EXERCISE >> All of the data must be printed exactly; please include every line.

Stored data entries
++++++

[config.mk]
export PLATFORM = sky130hd
export DESIGN_NAME = rafp_ctrl
export DESIGN_NICKNAME = d
export VERILOG_FILES = /design/src/rtl/rafp_pkg.sv /design/src/rtl/rafp_ctrl.sv
export SDC_FILE = /design/constraint.sdc
export NUM_CORES = 1
export LEC_CHECK = 0
export ABC_CLOCK_PERIOD_IN_PS = 3800
export BUFFER_PORTS_ARGS = -buffer_cell sky130_fd_sc_hd__buf_2
export CAP_MARGIN = 20
export CORE_ASPECT_RATIO = 1.25
export CORE_MARGIN = 2
export CORE_UTILIZATION = 50
export CTS_CLUSTER_SIZE = 12
export DETAILED_ROUTE_END_ITERATION = 10
export MAX_ROUTING_LAYER = met4
export PLACE_DENSITY = 0.89
export SLEW_MARGIN = 20
export SYNTH_ARGS = -nofsm -noshare
export SYNTH_HDL_FRONTEND = slang
export SYNTH_SLANG_ARGS = --single-unit
[constraint.sdc]
create_clock -name clk_i -period 3.8 [get_ports clk_i]
set_input_delay 0 -clock clk_i [delete_from_list [all_inputs] [get_ports clk_i]]
set_output_delay 0 -clock clk_i [all_outputs]
set_load 0.01 [all_outputs]
$ cat config.mk
export PLATFORM = sky130hd
export DESIGN_NAME = bounded_singly_linked_list_core
export DESIGN_NICKNAME = d
export VERILOG_FILES = /design/src/hdl/bsll_pkg.sv /design/src/hdl/bsll_ram.sv /design/src/hdl/bounded_singly_linked_list_core.sv
export SDC_FILE = /design/constraint.sdc
export NUM_CORES = 1
export LEC_CHECK = 0
export BUFFER_PORTS_ARGS = -buffer_cell sky130_fd_sc_hd__buf_2
export CORE_UTILIZATION = 44
export DETAILED_ROUTE_END_ITERATION = 8
export GPL_ROUTABILITY_DRIVEN = 0
export GPL_TIMING_DRIVEN = 0
export PLACE_DENSITY = 0.62
export SYNTH_ARGS = -nofsm -noshare
export SYNTH_HDL_FRONTEND = slang
export SYNTH_SLANG_ARGS = --single-unit
$ cat constraint.sdc
create_clock -name clk -period 5.7 [get_ports clk]
set_input_delay 0.855 -clock clk [delete_from_list [all_inputs] [get_ports clk]]
set_output_delay 0.855 -clock clk [all_outputs]
set_load 0.005 [all_outputs]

++++++

SOLUTION BELOW >>
[config.mk]
export PLATFORM = sky130hd
export DESIGN_NAME = rafp_ctrl
export DESIGN_NICKNAME = d
export VERILOG_FILES = /design/src/rtl/rafp_pkg.sv /design/src/rtl/rafp_ctrl.sv
export SDC_FILE = /design/constraint.sdc
export NUM_CORES = 1
export LEC_CHECK = 0
export ABC_CLOCK_PERIOD_IN_PS = 3800
export BUFFER_PORTS_ARGS = -buffer_cell sky130_fd_sc_hd__buf_2
export CAP_MARGIN = 20
export CORE_ASPECT_RATIO = 1.25
export CORE_MARGIN = 2
export CORE_UTILIZATION = 50
export CTS_CLUSTER_SIZE = 12
export DETAILED_ROUTE_END_ITERATION = 10
export MAX_ROUTING_LAYER = met4
export PLACE_DENSITY = 0.89
export SLEW_MARGIN = 20
export SYNTH_ARGS = -nofsm -noshare
export SYNTH_HDL_FRONTEND = slang
export SYNTH_SLANG_ARGS = --single-unit
[constraint.sdc]
create_clock -name clk_i -period 3.8 [get_ports clk_i]
set_input_delay 0 -clock clk_i [delete_from_list [all_inputs] [get_ports clk_i]]
set_output_delay 0 -clock clk_i [all_outputs]
set_load 0.01 [all_outputs]
$ cat config.mk
export PLATFORM = sky130hd
export DESIGN_NAME = bounded_singly_linked_list_core
export DESIGN_NICKNAME = d
export VERILOG_FILES = /design/src/hdl/bsll_pkg.sv /design/src/hdl/bsll_ram.sv /design/src/hdl/bounded_singly_linked_list_core.sv
export SDC_FILE = /design/constraint.sdc
export NUM_CORES = 1
export LEC_CHECK = 0
export BUFFER_PORTS_ARGS = -buffer_cell sky130_fd_sc_hd__buf_2
export CORE_UTILIZATION = 44
export DETAILED_ROUTE_END_ITERATION = 8
export GPL_ROUTABILITY_DRIVEN = 0
export GPL_TIMING_DRIVEN = 0
export PLACE_DENSITY = 0.62
export SYNTH_ARGS = -nofsm -noshare
export SYNTH_HDL_FRONTEND = slang
export SYNTH_SLANG_ARGS = --single-unit
$ cat constraint.sdc
create_clock -name clk -period 5.7 [get_ports clk]
set_input_delay 0.855 -clock clk [delete_from_list [all_inputs] [get_ports clk]]
set_output_delay 0.855 -clock clk [all_outputs]
set_load 0.005 [all_outputs]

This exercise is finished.